Illegal pot grows on the rise in California
April 10, 2017
Though California is becoming increasingly tolerant of marijuana usage and cultivation, there has been a recent surge of large-scale illegal grows in the state, particularly in national forests. Officials say the grows are killing wildlife, polluting the environment, using mass quantities of water and leading to violent confrontations between Mexican cartel-affiliated growers and officers, as well as scientists. [Business Insider]
In 2016, authorities removed an estimated 1.1 million illegal pot plants in California. As much as 80 percent of the illegal marijuana plants that authorities removed were being grown on federal land, and that amount is just a fraction of what officials find.
Mourad Gabriel, the executive director of the nonprofit Integral Ecology Research Center, said pot growers who are trespassing on public land are using poisons to protect their plants.

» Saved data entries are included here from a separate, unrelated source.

`src/rtl/inst_fetch.sv`:
```
// Instruction fetch unit: issues one imem request at a time, holds the fetched word
// for the decoder and handles redirects, misaligned PCs and access faults.
module inst_fetch #(
    parameter logic [63:0] RESET_PC = 64'h8000_0000
) (
    input  logic        clock,
    input  logic        rst_n,
    output logic        imem_req_valid,
    input  logic        imem_req_ready,
    output logic [63:0] imem_req_addr,
    input  logic        imem_rsp_valid,
    input  logic [31:0] imem_rsp_data,
    input  logic        imem_rsp_err,
    output logic        inst_valid,
    input  logic        inst_ready,
    output logic [31:0] inst,
    output logic [63:0] inst_pc,
    output logic        inst_err,
    input  logic        redirect_valid,
    input  logic [63:0] redirect_pc,
    output logic [1:0]  fsm_state
);

    // Handshakes: a transfer happens on a rising edge where valid and ready are both 1;
    // valid never depends combinationally on ready, and payload is held while valid waits.

    typedef enum logic [1:0] {
        S_REQ   = 2'd0,
        S_WAIT  = 2'd1,
        S_HOLD  = 2'd2,
        S_DRAIN = 2'd3
    } state_t;

    state_t      state, state_nxt;
    logic [63:0] pc, pc_nxt;
    logic        started;
    logic [31:0] inst_q;
    logic [63:0] inst_pc_q;
    logic        inst_err_q;
    logic        load_out;
    logic [31:0] load_inst;
    logic        load_err;
    logic        misaligned;
    logic        req_fire;

    assign misaligned     = (pc[1:0] != 2'b00);
    // started keeps the request low while reset is asserted and until the first edge after release.
    assign imem_req_valid = (state == S_REQ) && started && !misaligned;
    assign imem_req_addr  = pc;
    assign req_fire       = imem_req_valid && imem_req_ready;
    assign inst_valid     = (state == S_HOLD);
    assign inst           = inst_q;
    assign inst_pc        = inst_pc_q;
    assign inst_err       = inst_err_q;
    assign fsm_state      = state;

    always_comb begin
        state_nxt = state;
        pc_nxt    = pc;
        load_out  = 1'b0;
        load_inst = 32'h0;
        load_err  = 1'b0;
        case (state)
            S_REQ: begin
                if (redirect_valid) begin
                    pc_nxt    = redirect_pc;
                    state_nxt = req_fire ? S_DRAIN : S_REQ;
                end else if (started && misaligned) begin
                    load_out  = 1'b1;
                    load_err  = 1'b1;
                    state_nxt = S_HOLD;
                end else if (req_fire) begin
                    state_nxt = S_WAIT;
                end
            end
            S_WAIT: begin
                if (redirect_valid) begin
                    pc_nxt    = redirect_pc;
                    state_nxt = imem_rsp_valid ? S_REQ : S_DRAIN;
                end else if (imem_rsp_valid) begin
                    load_out  = 1'b1;
                    load_inst = imem_rsp_err ? 32'h0 : imem_rsp_data;
                    load_err  = imem_rsp_err;
                    state_nxt = S_HOLD;
                end
            end
            S_HOLD: begin
                // Redirect wins over the sequential step even when the decoder consumes.
                if (redirect_valid) begin
                    pc_nxt    = redirect_pc;
                    state_nxt = S_REQ;
                end else if (inst_ready) begin
                    pc_nxt    = pc + 64'd4;
                    state_nxt = S_REQ;
                end
            end
            S_DRAIN: begin
                if (redirect_valid) begin
                    pc_nxt = redirect_pc;
                end
                if (imem_rsp_valid) begin
                    state_nxt = S_REQ;
                end
            end
            default: state_nxt = S_REQ;
        endcase
    end

    always_ff @(posedge clock or negedge rst_n) begin
        if (!rst_n) begin
            state      <= S_REQ;
            pc         <= RESET_PC;
            started    <= 1'b0;
            inst_q     <= 32'h0;
            inst_pc_q  <= 64'h0;
            inst_err_q <= 1'b0;
        end else begin
            state   <= state_nxt;
            pc      <= pc_nxt;
            started <= 1'b1;
            if (load_out) begin
                inst_q     <= load_inst;
                inst_pc_q  <= pc;
                inst_err_q <= load_err;
            end
        end
    end

endmodule

```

One such poison is carbofuran, a neurotoxic insecticide that is banned in the United States, Canada and the European Union and causes symptoms ranging from nausea and blurred vision to spontaneous abortions and death. Growers often store the chemicals in Gatorade bottles, which investigators find lying in the forest, Gabriel said.
The toxic chemicals appear to be killing endangered species, particularly the Pacific fisher, a cat-sized carnivore that lives in old-growth forests in the Rockies and Sierra Nevadas. Gabriel and his colleagues tested 58 fisher carcasses they collected over the previous three years and discovered that more than 80 percent had rodenticide in their systems.

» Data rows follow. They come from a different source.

[config.mk]
export PLATFORM = sky130hd
export DESIGN_NAME = compare_seq_accum
export DESIGN_NICKNAME = d
export VERILOG_FILES = /design/src/rtl/compare_seq_accum.sv
export SDC_FILE = /design/constraint.sdc
export NUM_CORES = 1
export LEC_CHECK = 0
export ABC_AREA = 1
export BUFFER_PORTS_ARGS = -buffer_cell sky130_fd_sc_hd__buf_2
export CORE_MARGIN = 1
export CORE_UTILIZATION = 44
export CTS_CLUSTER_DIAMETER = 80
export CTS_CLUSTER_SIZE = 28
export DETAILED_ROUTE_END_ITERATION = 6
export PLACE_DENSITY_LB_ADDON = 0.25
export SETUP_SLACK_MARGIN = 0.1
export SYNTH_ARGS = -nofsm -noshare
export SYNTH_HDL_FRONTEND = slang
export SYNTH_SLANG_ARGS = --single-unit
[constraint.sdc]
create_clock -name clk -period 1.1 [get_ports clk]
set_input_delay 0.33 -clock clk [delete_from_list [all_inputs] [get_ports clk]]
set_output_delay 0.33 -clock clk [all_outputs]
set_load 0.02 [all_outputs]
[src/rtl/compare_seq_accum.sv]
// Multi-lane, multi-digit sign-code comparator: reduces framed beats of digit signs to one result per lane.
// Optional beat counter output (out_beats) is enabled by defining COMPARE_BEAT_CNT_EN.
module compare_seq_accum #(
    parameter int LANES     = 4,
    parameter int DIGITS    = 4,
    parameter int MSD_FIRST = 0,
    parameter int CNT_W     = 8
) (
    input  logic                      clk,
    input  logic                      reset,
    input  logic                      in_valid,
    output logic                      in_ready,
    input  logic                      in_first,
    input  logic                      in_last,
    input  logic [LANES*DIGITS*2-1:0] in_sign,
    output logic                      out_valid,
    input  logic                      out_ready,
    output logic [LANES*2-1:0]        out_sign,
    output logic [LANES-1:0]          out_err,
`ifdef COMPARE_BEAT_CNT_EN
    output logic [CNT_W-1:0]          out_beats,
`endif
    output logic                      busy
);

    typedef enum logic {
        S_IDLE,
        S_ACCUM
    } state_t;

    state_t               r_state;
    logic [LANES*2-1:0]   r_acc;
    logic [LANES-1:0]     r_err;
    logic                 r_outValid;
    logic [LANES*2-1:0]   r_outSign;
    logic [LANES-1:0]     r_outErr;

    logic                 w_accept;
    logic                 w_firstBeat;
    logic [LANES*2-1:0]   w_beatSign;
    logic [LANES-1:0]     w_beatErr;
    logic [LANES*2-1:0]   w_accNext;
    logic [LANES-1:0]     w_errNext;
    logic [LANES*2-1:0]   w_resultSign;

    // The output slot can take a new result when empty or being drained this cycle.
    assign in_ready    = !r_outValid || out_ready;
    assign w_accept    = in_valid && in_ready;
    assign w_firstBeat = (r_state == S_IDLE) || in_first;

    // Per lane: highest-index decisive digit wins; undefined digits only raise the error flag.
    always_comb begin
        w_beatSign   = {LANES{2'b01}};
        w_beatErr    = '0;
        w_accNext    = {LANES{2'b01}};
        w_errNext    = '0;
        w_resultSign = {LANES{2'b01}};
        for (int l = 0; l < LANES; l++) begin
            for (int d = 0; d < DIGITS; d++) begin
                if (in_sign[(l*DIGITS+d)*2 +: 2] == 2'b11) begin
                    w_beatErr[l] = 1'b1;
                end else if (in_sign[(l*DIGITS+d)*2 +: 2] != 2'b01) begin
                    w_beatSign[l*2 +: 2] = in_sign[(l*DIGITS+d)*2 +: 2];
                end
            end
            w_accNext[l*2 +: 2] = w_firstBeat ? 2'b01 : r_acc[l*2 +: 2];
            if (MSD_FIRST != 0) begin
                if (w_accNext[l*2 +: 2] == 2'b01) begin
                    w_accNext[l*2 +: 2] = w_beatSign[l*2 +: 2];
                end
            end else begin
                if (w_beatSign[l*2 +: 2] != 2'b01) begin
                    w_accNext[l*2 +: 2] = w_beatSign[l*2 +: 2];
                end
            end
            w_errNext[l]           = (!w_firstBeat && r_err[l]) || w_beatErr[l];
            w_resultSign[l*2 +: 2] = w_errNext[l] ? 2'b11 : w_accNext[l*2 +: 2];
        end
    end

    // Frame FSM plus the registered result slot; a consume and a reload on the same edge keep out_valid high.
    always_ff @(posedge clk) begin
        if (reset) begin
            r_state    <= S_IDLE;
            r_acc      <= {LANES{2'b01}};
            r_err      <= '0;
            r_outValid <= 1'b0;
            r_outSign  <= {LANES{2'b01}};
            r_outErr   <= '0;
        end else begin
            if (r_outValid && out_ready) begin
                r_outValid <= 1'b0;
            end
            if (w_accept) begin
                r_acc <= w_accNext;
                r_err <= w_errNext;
                if (in_last) begin
                    r_outValid <= 1'b1;
                    r_outSign  <= w_resultSign;
                    r_outErr   <= w_errNext;
                    r_state    <= S_IDLE;
                end else begin
                    r_state    <= S_ACCUM;
                end
            end
        end
    end

    assign out_valid = r_outValid;
    assign out_sign  = r_outSign;
    assign out_err   = r_outErr;
    assign busy      = (r_state == S_ACCUM);

`ifdef COMPARE_BEAT_CNT_EN
    localparam logic [CNT_W-1:0] CNT_MAX = '1;

    logic [CNT_W-1:0] r_cnt;
    logic [CNT_W-1:0] r_outBeats;
    logic [CNT_W-1:0] w_cntNext;

    // Saturating count of beats in the current frame, restarted by any first beat.
    always_comb begin
        w_cntNext = CNT_W'(1);
        if (!w_firstBeat) begin
            w_cntNext = (r_cnt == CNT_MAX) ? r_cnt : r_cnt + CNT_W'(1);
        end
    end

    always_ff @(posedge clk) begin
        if (reset) begin
            r_cnt      <= '0;
            r_outBeats <= '0;
        end else if (w_accept) begin
            r_cnt <= w_cntNext;
            if (in_last) begin
                r_outBeats <= w_cntNext;
            end
        end
    end

    assign out_beats = r_outBeats;
`endif

endmodule

---- Word level (Yosys, flattened, before mapping) ----
Cells that the tools add are included.
storage, ports and cells
  output and inout bits ................... 15
  bits in registers ....................... 26
  logic and storage cells ................. 122
  input bits .............................. 38
operators by class
  reductions and logical operators ........ 15
  eq/ne operators ......................... 36
  mux-type cells .......................... 64
  bitwise operators ....................... 1
operators with widths
  operator              count
  $mux W2               44
  $ne A2 B1 Y1 const B  20
  $eq A2 B2 Y1 const B  16
  $mux W1               20
  $logic_and A1 B1 Y1   6
  $logic_or A1 B1 Y1    6
  $logic_not A1 Y1      2
  $reduce_and A2 Y1     1
  $not A1 Y1            1

---- Longest topological paths before layout ----
Gate-level depths: netlist (run 1).
  depth in word-level cells ............... 12
  gate-level depth with buffers ........... 10

---- Worst setup path after synthesis (run 1) ----
No wires, ideal clock.
  path type ............................... register -> register
  start ................................... register r_outValid (netlist: out_valid)
  end ..................................... register r_outSign[7] (netlist: out_sign[7])
  arrival ................................. 1.161 ns
  setup slack ............................. -0.180 ns
  stages on the path, launching flop included .. 9
  cells stage by stage .................... dfxtp_1 nand2_4 nand2_4 inv_4 nand2_4 buf_6 nor2_4 nor2_1 a21oi_2
between the ends
  cells in the longest elaborated chain, start to end .. 4
ends and longest elaborated chain
  what                                line  source
  from (decl)                         34    logic r_outValid;
  from (signal assigned)              87    r_outValid <= 1'b0;
  from (signal assigned)              92    r_outValid <= 1'b0;
  from (signal assigned)              98    r_outValid <= 1'b1;
  $logic_not A1 Y1                    47    assign in_ready = !r_outValid || out_ready;
  $logic_or A1 B1 Y1                  47
  net in_ready                        12    output logic in_ready,
  $logic_and A1 B1 Y1                 48    assign w_accept = in_valid && in_ready;
  $reduce_and A2 Y1 (no source line)  --
  to (signal assigned)                88    r_outSign <= {LANES{2'b01}};
  to (signal assigned)                99    r_outSign <= w_resultSign;
  to (decl)                           35    logic [LANES*2-1:0] r_outSign;
The timed path passes the listed nets, and every way through them passes these cells.
A chain may end at the register's enable or synchronous reset.

---- Final worst setup path (run 1) ----
  start ................................... register r_outValid (netlist: out_valid)
  end ..................................... output in_ready
between the ends
  cells in the longest elaborated chain, start to end .. 2
ends and longest elaborated chain
  what                line
  $logic_not A1 Y1    47
  $logic_or A1 B1 Y1  47
  to (decl)           12
Every way passes these cells.

==> flow_metrics.tcl, run 1 <==
set metrics [dict create \
    synthAdderAreaFrac_pct 0 \
    slew_violations 0 \
    clkPwrFrac_pct 18.3 \
    ctsHoldBuffers 0 \
    grt_pass1_wl_um 6990 \
    dieArea_mm2 0.00342 \
    nFillCells 200 \
    switching_share_pct 33.1 \
    crit_start "out_valid" \
    switchingPower_uw 768 \
    period_needed_ns 1.33 \
    top_layer "met4" \
    coreArea_mm2 0.00305 \
    p_total_uw 2320 \
    peakVddDrop_mv 1.01 \
    max_freq_mhz 753 \
    ioPinCount 53 \
    drc 0 \
    synth_top_family_by_area "simple AND/OR/NAND/NOR gates" \
    first_pass_iters 4 \
    multiInputGateArea_um2 931 \
    antenna_found_initial 0 \
    p_int_uw 1550 \
    failed_checks "setup timing" \
    drive_above_1_share_pct 53.3 \
    num_rows 20 \
    power.share.combinational_pct 34.8 \
    timing.rr.end "out_sign[1]" \
    clockBufferDepth 2 \
    r2r_cells 10 \
    area_growth_pct 73.3 \
    synth-seq-cells 26 \
    synth.area.mux_share_pct 0 \
    path_class "flip-flop to output pin" \
    worst_pin_slew_ns 0.444 \
    ys.flop_type "dfxtp_1" \
    yosys_warnings 0 \
    place_congestion 0.763 \
    clock_latency_ns 0.33 \
    min_from "in_sign[31]" \
    async_reset_ff_share_pct 0 \
    synth-xor-area-share_pct 0 \
    dp_slack_ns -0.190 \
    netlist_instances 217 \
    maxCapViolCount 0 \
    cellLeakagePower_uw 0.00121 \
    hold_viol_final 0 \
    fp.dieW_um 58.5 \
    worst_ep_required_time_ns 0.77 \
    cp_max_fo 2 \
    max_slew_margin_pct 70.2 \
    synth_area_per_cell_um2 6.48 \
    routedWlPerCell_um 13.7 \
    rsz0062_at_grt "yes" \
    ant_nets 0 \
    wl_met1_um 1860 \
    cts_tree "done" \
    clock_sinks 26 \
    seq_area_um2 543 \
    htreeDepth 1 \
    worstReg2RegStart "out_valid" \
    wl_met3_um 258 \
    crit_arrival_ns 1.00 \
    setup_viol 41 \
    period_share_pct 121 \
    dp_hpwl_um 2480 \
    drt-initial-drc-count 57 \
    status "finished, violations left" \
    grt.total_usage_pct 26.6 \
    portBuffers 52 \
    worst_slack_ns -0.228 \
    reg2reg_slack_ns -0.23 \
    synthSimpleGateAreaFrac_pct 34.7 \
    hold_path_class "input pin to flip-flop" \
    route.vias.total 1808 \
    cts-root-buf "clkbuf_4" \
    layout.cells.non_filler 350 \
    vias_per_cell 5.17 \
    path_clk_slew_ns 0.15 \
    finClkSkew_ns 0.0160 \
    cp-end-kind "output pin" \
    cts_made_buffers 3 \
    critical_path.endpoint "in_ready" \
    critPathLaunchType "flip-flop" \
    synth_nets 255 \
    yosysUniqueCellTypes 22 \
    powerDensity_mw_per_mm2 952 \
    synth_compound_area_share_pct 17.1 \
    nets 345 \
    wl_met2_um 2480 \
    gr-total-overflow 0 \
    synth_area_mm2 0.00141 \
    wl_um 4780 \
    grt_pass1_vias 1661 \
    grt_max_degree 15 \
    fp.dieH_um 58.5 \
    start_util_pct 46.0 \
    antennaDiodeCount 0 \
    synth-edff-count 0 \
    dp.cells 329 \
    seqPwrFrac_pct 46.9 \
    yosysSeqAreaShare_pct 37.0 \
    holdWs_ns 0.361 \
]
==> metrics by stage <==
| stage | instance area (um^2) | setup TNS, ns | util (%) |
|---|---|---|---|
| 2_1_floorplan | 1420 | -0.0630 | - |
| 3_3_place_gp | 1870 | -2.05 | 61.4 |
| 3_5_place_dp | 1870 | -2.49 | 61.4 |
| 4_1_cts | 2300 | -3.65 | 75.4 |
| 5_1_grt | 2430 | -5.76 | 79.8 |
| 6_report | 2430 | -4.50 | 79.8 |
==> per-layer routing <==
metal | vias up | global-route usage (%)
met1 | 843 | 30.5
met3 | 18 | 5.05
met5 | - | 0
met4 | 0 | 8.16
li1 | 870 | -
met2 | 77 | 49.8
==> sequential cells by signal, indices dropped and copies added, names as in the netlist <==
| signal | flops |
|---|---|
| busy | 1 |
| out_err | 4 |
| out_sign | 8 |
| out_valid | 1 |
| r_acc | 8 |
| r_err | 4 |
==> placed cells by master, fill, tap and decap left out, drive strengths merged <==
cell,synthesis,routed
buf,4,89
nand2,55,56
inv,32,32
nor2,31,31
dfxtp,26,26
o21ai,20,20
nand3,18,18
a21oi,16,16
o211ai,6,6
or2,4,4
clkbuf,2,3
nor3,2,2
a211oi,1,1
clkinv,0,1
bufbuf,0,1
==> logic make-up (layout without fill, tap and decap cells) <==
family	Yosys count	count (layout)
DFF	26	26
and+or+nand+nor	110	111
AOI/OAI and AO/OA	43	43
buffers and inverters	38	126
==> layout make-up <==
| cell class | count | area share (%) |
|---|---|---|
| clock inverters | 1 | 0.154 |
| flip-flops and latches | 26 | 22.3 |
| repair buffers | 90 | 30.4 |
| multi-input cells | 154 | 38.2 |
| well taps | 44 | 2.26 |
| inverters | 32 | 5.76 |
| clock buffers | 3 | 0.925 |
==> worst min path at each step <==
| stage | to | cells after the start |
|---|---|---|
| global placement | r_acc[4] | 2 |
| global route | r_acc[2] | 4 |
| detailed placement | out_err[0] | 2 |
| finish | r_acc[7] | 5 |
| CTS | r_acc[7] | 5 |
| floorplan | r_acc[0] | 2 |
==> critical path, cell delays in order (launching register included) <==
cell	delay (ns)
dfxtp_4	0.39
nand2_4	0.05
buf_6	0.11
buf_6	0.12
==> what timing repair did <==
| action | CTS | global route |
|---|---|---|
| buffers inserted | 9 | 7 |
| gates cloned | 2 | 0 |
| gates resized for setup | 90 | 27 |
| pin swaps | 9 | 17 |
| endpoints found under the setup margin | 41 | 41 |
==> synth_stat cells, types with 2 or more instances <==
master	count	area, um^2
nor2_1	29	109
or2_1	2	12.5
o211ai_1	6	45.0
inv_2	5	18.8
buf_2	3	15.0
o21ai_0	18	90.1
a21oi_2	2	17.5
dfxtp_1	26	521
nand2_4	3	33.8
nand2_1	51	191
or2_2	2	12.5
inv_1	26	97.6
a21oi_1	14	70.1
nor2_4	2	22.5
nor3_1	2	10.0
o21ai_1	2	10.0
clkbuf_1	2	7.51
nand3_1	18	90.1
==> power by group through the flow <==
stage	registers, uW	clock network, uW	logic, uW
floorplan	1110	0	251
global placement	1070	0	520
detailed placement	1070	0	528
CTS	1070	423	706
global route	1090	456	872
finish	1090	424	807
Power figures use the tool's default switching activity.
==> inputs of run 2 (changes only) <==
REMOVE_ABC_BUFFERS = 1   (was default)
==> run 2 against run 1 <==
  * The flow still finishes with violations (setup timing)
  * Via count decreased by 4.1%
  * Sequential cell count unchanged
  * First-iteration DRC count fell by 16%
  * Setup slack better by 0.0034 ns
  * Non-clock buffer count up 3
  * Highest routed layer unchanged
  * Critical endpoint unchanged
  * Final cell count up 0.86%
  * Hold slack got worse by 0.013 ns
  * Global-route usage is 3.3 points lower
==> flow_metrics.tcl, run 2 (synthesized netlist as in run 1, its figures left out) <==
set metrics [dict create \
    nets 348 \
    worst_pin_slew_ns 0.515 \
    critPathLaunchType "flip-flop" \
    maxCapViolCount 0 \
    setup_viol 39 \
    grt_pass1_wl_um 6160 \
    cp_max_fo 2 \
    portBuffers 52 \
    period_share_pct 120 \
    status "finished, violations left" \
    cts-root-buf "clkbuf_4" \
    crit_arrival_ns 0.99 \
    dp_hpwl_um 2470 \
    slew_violations 0 \
    grt_pass1_vias 1491 \
    peakVddDrop_mv 0.797 \
    cp-end-kind "output pin" \
    cts_tree "done" \
    ctsHoldBuffers 0 \
    antennaDiodeCount 0 \
    max_slew_margin_pct 65.6 \
    dp_slack_ns -0.239 \
    htreeDepth 1 \
    area_growth_pct 73.3 \
    hold_path_class "input pin to flip-flop" \
    layout.cells.non_filler 353 \
    r2r_cells 7 \
    fp.dieW_um 58.5 \
    path_clk_slew_ns 0.14 \
    mostFrequentLayoutCells "nand2_1 (47), buf_2 (37), buf_4 (29)" \
    ioPinCount 53 \
    period_needed_ns 1.32 \
    grt.total_usage_pct 23.4 \
    vias_per_cell 4.91 \
    drc 0 \
    coreArea_mm2 0.00305 \
    hold_viol_final 0 \
    clockBufferDepth 2 \
    route.vias.total 1734 \
    wl_um 4570 \
    max_freq_mhz 755 \
    clock_latency_ns 0.34 \
    min_from "in_sign[7]" \
    drt-initial-drc-count 48 \
    ant_nets 0 \
    hold_path_depth 5 \
    place_congestion 0.752 \
    clock_sinks 26 \
    drive_above_1_share_pct 54.4 \
    powerDensity_mw_per_mm2 974 \
    cellLeakagePower_uw 0.00122 \
    min_to "r_acc[1]" \
    worst_slack_ns -0.225 \
    finClkSkew_ns 0.00670 \
    worst_ep_required_time_ns 0.77 \
    dp.cells 326 \
    worstReg2RegStart "out_valid" \
    grt_max_degree 16 \
    gr-total-overflow 0 \
    first_pass_iters 4 \
    reg2reg_slack_ns -0.19 \
    num_rows 20 \
    cts_made_buffers 3 \
    routedWlPerCell_um 12.9 \
    path_class "flip-flop to output pin" \
    failed_checks "setup timing" \
    mostFrequentLayoutCell "nand2_1" \
    fp.dieH_um 58.5 \
    timing.rr.end "r_err[0]" \
    rsz0062_at_grt "yes" \
    start_util_pct 46.0 \
    antenna_found_initial 0 \
    dieArea_mm2 0.00342 \
]
-- run 2: worst max-delay path by stage --
stage,start,to,cells after the start
floorplan,out_valid,out_sign[2],7
global placement,out_ready,out_sign[4],9
detailed placement,out_ready,out_sign[2],9
CTS,out_valid,in_ready,3
global route,out_valid,in_ready,3
finish,out_valid,in_ready,3
-- run 2: repair_timing --
action,4_1_cts,5_1_grt
hold endpoints to repair,0,0
pin swaps,13,13
gates resized for setup,79,50
gates cloned,1,1
buffers inserted,11,10
endpoints found under the setup margin,41,41
-- run 2: power breakdown --
part / total (uW) / internal, uW / switching [uW]
registers: 1090 / 1020 / 63.6
clock network: 497 / 203 / 294
logic: 789 / 385 / 404
total: 2370 / 1610 / 762
-- run 2: layout make-up --
class,count,area (um^2)
clock buffer,4,36.3
inverter,32,143
fill,215,618
timing repair buffer,93,724
sequential,26,538
multi-input combinational,154,938
tap,44,55.1
-- run 2: per-layer routing --
| layer | up-vias | track usage, % | wire length [um] |
|---|---|---|---|
| li1 | 875 | - | - |
| met1 | 800 | 27.9 | 1770 |
| met2 | 45 | 43.2 | 2500 |
| met3 | 14 | 4.62 | 177 |
| met4 | 0 | 5.10 | 116 |
| met5 | - | 0 | 0 |
-- run 2: critical path, cell delays in order (launching register included) --
cell and delay (ns):
dfxtp_2 0.38, nand2_4 0.05, buf_6 0.11, buf_6 0.12
-- run 2: metrics by stage --
stage	power (uW)	utilization, %	hold slack (ns)	TNS [ns]	instance area (um^2)
floorplan	1340	-	0.392	-3.00	1370
global placement	1570	59.9	0.444	-2.82	1830
detailed placement	1580	59.9	0.456	-3.31	1830
CTS	2210	71.6	0.352	-1.54	2190
global route	2500	79.8	0.349	-5.51	2430
finish	2370	79.8	0.348	-3.79	2430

In 2016, scientists tested 22 radio-collared fishers that apparently died of natural causes, yet each one had a type of synthetic poison in its system. The rodenticide also showed up in nursing kits, meaning mothers had passed it to their offspring through their milk.

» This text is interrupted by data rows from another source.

==> src/rtl/chan_mux_arb_if.sv <==
// Handshake and data bundle for chan_mux_arb: N input channels muxed onto
// one registered output stream, plus the transfer counter.
interface chan_mux_arb_if #(
  parameter int W = 4,
  parameter int N = 4
) ();
  localparam int SW = (N > 1) ? $clog2(N) : 1;

  logic [N*W-1:0] in_data;
  logic [N-1:0]   in_valid;
  logic [N-1:0]   in_ready;
  logic [SW-1:0]  sel;
  logic [W-1:0]   out_data;
  logic [SW-1:0]  out_ch;
  logic           out_valid;
  logic           out_ready;
  logic [15:0]    xfer_cnt;

  modport master (
    output in_data, in_valid, sel, out_ready,
    input  in_ready, out_data, out_ch, out_valid, xfer_cnt
  );

  modport slave (
    input  in_data, in_valid, sel, out_ready,
    output in_ready, out_data, out_ch, out_valid, xfer_cnt
  );
endinterface

==> src/rtl/chan_mux_arb.sv <==
// N-channel mux into a single registered output beat; channel chosen by an
// external select (MODE=0) or by a rotating round-robin pointer (MODE=1).
module chan_mux_arb #(
  parameter int W    = 4,
  parameter int N    = 4,
  parameter int MODE = 0
) (
  input  logic           clk,
  input  logic           rst_n,
  chan_mux_arb_if.slave  bus
);
  localparam int SW = (N > 1) ? $clog2(N) : 1;

  logic [W-1:0]  out_data_q, out_data_d;
  logic [SW-1:0] out_ch_q,   out_ch_d;
  logic          out_valid_q, out_valid_d;
  logic [SW-1:0] ptr_q,      ptr_d;
  logic [15:0]   xfer_cnt_q, xfer_cnt_d;

  logic          gnt_vld, hi_vld, lo_vld;
  logic [SW-1:0] gnt, hi_ch, lo_ch;
  logic          free, accept;
  logic [W-1:0]  gnt_data;
  logic [N-1:0]  rdy;

  always_comb begin
    gnt     = '0;
    gnt_vld = 1'b0;
    hi_ch   = '0;
    hi_vld  = 1'b0;
    lo_ch   = '0;
    lo_vld  = 1'b0;
    if (MODE == 0) begin
      for (int unsigned i = 0; i < N; i++) begin
        if ((N == 1 || bus.sel == SW'(i)) && bus.in_valid[i]) begin
          gnt_vld = 1'b1;
          gnt     = SW'(i);
        end
      end
    end else begin
      // Wrapping search split into two linear scans: at/above ptr first, then from 0.
      for (int unsigned i = 0; i < N; i++) begin
        if (!hi_vld && bus.in_valid[i] && i >= 32'(ptr_q)) begin
          hi_vld = 1'b1;
          hi_ch  = SW'(i);
        end
      end
      for (int unsigned i = 0; i < N; i++) begin
        if (!lo_vld && bus.in_valid[i]) begin
          lo_vld = 1'b1;
          lo_ch  = SW'(i);
        end
      end
      gnt_vld = hi_vld || lo_vld;
      gnt     = hi_vld ? hi_ch : lo_ch;
    end
  end

  always_comb begin
    free     = !out_valid_q || bus.out_ready;
    accept   = rst_n && free && gnt_vld;
    gnt_data = '0;
    rdy      = '0;
    for (int unsigned i = 0; i < N; i++) begin
      if (gnt == SW'(i)) begin
        gnt_data = bus.in_data[i*W +: W];
        rdy[i]   = accept;
      end
    end

    out_data_d  = out_data_q;
    out_ch_d    = out_ch_q;
    out_valid_d = out_valid_q && !bus.out_ready;
    ptr_d       = ptr_q;
    xfer_cnt_d  = xfer_cnt_q;
    if (out_valid_q && bus.out_ready) begin
      xfer_cnt_d = xfer_cnt_q + 16'd1;
    end
    if (accept) begin
      out_data_d  = gnt_data;
      out_ch_d    = gnt;
      out_valid_d = 1'b1;
      if (MODE == 1) begin
        ptr_d = (32'(gnt) == N - 1) ? '0 : gnt + 1'b1;
      end
    end
  end

  always_ff @(posedge clk) begin
    if (!rst_n) begin
      out_data_q  <= '0;
      out_ch_q    <= '0;
      out_valid_q <= 1'b0;
      ptr_q       <= '0;
      xfer_cnt_q  <= '0;
    end else begin
      out_data_q  <= out_data_d;
      out_ch_q    <= out_ch_d;
      out_valid_q <= out_valid_d;
      ptr_q       <= ptr_d;
      xfer_cnt_q  <= xfer_cnt_d;
    end
  end

  assign bus.in_ready  = rdy;
  assign bus.out_data  = out_data_q;
  assign bus.out_ch    = out_ch_q;
  assign bus.out_valid = out_valid_q;
  assign bus.xfer_cnt  = xfer_cnt_q;
endmodule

Craig Thompson, a wildlife ecologist with the U.S. Forest Service who studies fishers in the Sierras, said he can stand at the intersection of two forest roads and generally know of three or four pot grows within a quarter mile.
“It’s a massive problem,” Thompson said. “People don’t tend to grasp the industrial scale of what’s going on. There are thousands of these sites in places the public thinks are pristine, with obscene amounts of chemicals at each one. Each one is a little environmental disaster.”
Gabriel and Thompson fear the poisons may spread far beyond the grow sites and contaminate the water supply of cities and towns located far downstream. The toxins can leach into soil and linger for years.
Law enforcement officials believe many of the illegal grows in California are set up by Mexican drug cartels. The cartels prefer to ship marijuana from state to state, rather than smuggle it across the border.
The growers whom authorities arrest are often illegal immigrants in their 20s from the Mexican state of Michoacan and they tend to be experienced in covert agriculture and hard living. They make about $150 a day over periods of two to four months, which is much more than they would earn working at a farm or winery.
Growers have followed, detained, threatened, pursued and shot at officers, as well as civilians, including scientists and field techs. Additionally, two K9s were stabbed while apprehending suspects.
Another concern with illegal marijuana grows is water use. Gabriel estimates illegal grows use 50 percent more water due to less efficient irrigation systems.
Also, some illegal growers leave their irrigation systems running around the clock year-round, even when nothing is growing. Gabriel estimates the 1.1 million illegal marijuana plants that were removed in California in 2016 would have used about 1.3 billion gallons of water, approximately the yearly usage of 10,000 California households.